6.3.1 L im itations o f the cell culture m odel
Findings in the neuronal culture model must be interpreted cautiously due to the difficulties associated with extrapolating from cell culture models to the brain. The complex 3-dimensional structure of the brain cannot be reliably replicated in vitro, especially when cells are grown in monolayer, as in the present study. Consequently, important cell-cell contacts and paracrine interactions may be absent in culture models, possibly resulting in aberrant cell behaviour. Furthermore, commonly used cell culture substrata do not effectively mimic the complex nature of the ECM that is present in vivo. Since the ECM influences neuronal migration (Sobeih & Corfas 2002), the latter is unlikely to be modelled accurately in cell culture. The presence of cell clusters in the cultures employed here suggests however, that the PDL substrate facilitated some degree of migration, albeit only in 2-dimensions. Indeed, PDL has been favoured as the
standard substrate for primary neuronal cultures (Hertz et al. 1989). The presence of cell clusters may be also due to neurons migrating over each other.

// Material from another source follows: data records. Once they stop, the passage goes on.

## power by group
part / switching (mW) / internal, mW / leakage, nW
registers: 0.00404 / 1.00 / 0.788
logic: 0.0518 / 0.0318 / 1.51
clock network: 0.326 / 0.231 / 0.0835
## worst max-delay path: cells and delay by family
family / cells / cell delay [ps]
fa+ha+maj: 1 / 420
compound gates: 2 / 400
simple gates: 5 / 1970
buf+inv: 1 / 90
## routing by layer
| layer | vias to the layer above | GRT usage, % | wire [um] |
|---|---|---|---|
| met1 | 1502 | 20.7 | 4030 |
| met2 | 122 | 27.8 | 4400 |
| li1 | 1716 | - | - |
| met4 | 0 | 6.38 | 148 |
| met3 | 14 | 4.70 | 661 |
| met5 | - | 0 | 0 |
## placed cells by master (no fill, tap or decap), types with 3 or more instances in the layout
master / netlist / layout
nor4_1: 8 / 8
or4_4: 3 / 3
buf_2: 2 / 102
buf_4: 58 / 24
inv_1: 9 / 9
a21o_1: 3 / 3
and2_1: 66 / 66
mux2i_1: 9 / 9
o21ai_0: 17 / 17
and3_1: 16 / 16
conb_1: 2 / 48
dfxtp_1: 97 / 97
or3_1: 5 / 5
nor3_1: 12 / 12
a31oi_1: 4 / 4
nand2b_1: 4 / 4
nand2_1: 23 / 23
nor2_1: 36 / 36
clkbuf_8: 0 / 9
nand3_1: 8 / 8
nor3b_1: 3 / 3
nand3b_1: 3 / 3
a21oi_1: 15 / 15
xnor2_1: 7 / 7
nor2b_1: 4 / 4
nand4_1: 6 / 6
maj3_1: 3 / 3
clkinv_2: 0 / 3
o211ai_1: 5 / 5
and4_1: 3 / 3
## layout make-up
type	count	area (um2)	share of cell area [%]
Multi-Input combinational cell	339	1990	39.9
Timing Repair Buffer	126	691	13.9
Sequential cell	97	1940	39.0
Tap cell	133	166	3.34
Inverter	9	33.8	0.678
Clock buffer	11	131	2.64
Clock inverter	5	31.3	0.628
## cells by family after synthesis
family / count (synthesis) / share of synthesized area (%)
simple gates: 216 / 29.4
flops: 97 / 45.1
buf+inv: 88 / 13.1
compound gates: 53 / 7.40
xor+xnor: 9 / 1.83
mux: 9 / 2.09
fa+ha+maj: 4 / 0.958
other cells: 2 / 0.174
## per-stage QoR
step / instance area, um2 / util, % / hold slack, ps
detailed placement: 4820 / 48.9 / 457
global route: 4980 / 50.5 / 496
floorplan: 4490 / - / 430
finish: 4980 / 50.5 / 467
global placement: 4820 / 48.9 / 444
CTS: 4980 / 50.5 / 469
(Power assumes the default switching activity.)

As mentioned previously, neuronal-glial interactions influence neuronal maturation (Section 6.2.3). The present culture system aimed to model neuronal differentiation prior to the onset of fetal TH secretion. Although the abundance of mature astrocytes is minimal during this period, as evidenced by undetectable GFAP protein in fetal brain at 16 dg, interactions between neurons and glial progenitors/early differentiating glia may nevertheless be important for early neuronal migration/differentiation in vivo. Thus, the limited presence of glial cells in the cell culture model may have altered the characteristics of neuronal development compared with that in vivo. Indeed, NF-L protein was far lower in neuronal cell cultures than in fetal brain at 16 dg, despite NF-L mRNA abundance in the cultures being markedly higher than in fetal brain. As discussed previously (Section 4.4), this may have been due to impaired local translation of NF-L mRNA in dendrites, possibly because of inadequate dendritic development as a consequence of the absence of neuronal-glial interactions. This cell culture model may therefore be of limited relevance to later stages of fetal brain development when neuronal-glial interactions may be important. It is however thought to effectively model neuronal development prior to the onset of fetal TH synthesis, since cultures expressed T R al, c-erbAa2 and c-erbAa3 mRNA at similar levels to 16 dg fetal brain, and the up- regulation of a-IN protein by T3 mirrored the sensitivity of this protein to maternal thyroid status in early fetal brain. This cell culture model is therefore likely to serve as a useful model for future work aimed at studying the molecular mechanisms by which maternal TH regulates early neuronal differentiation.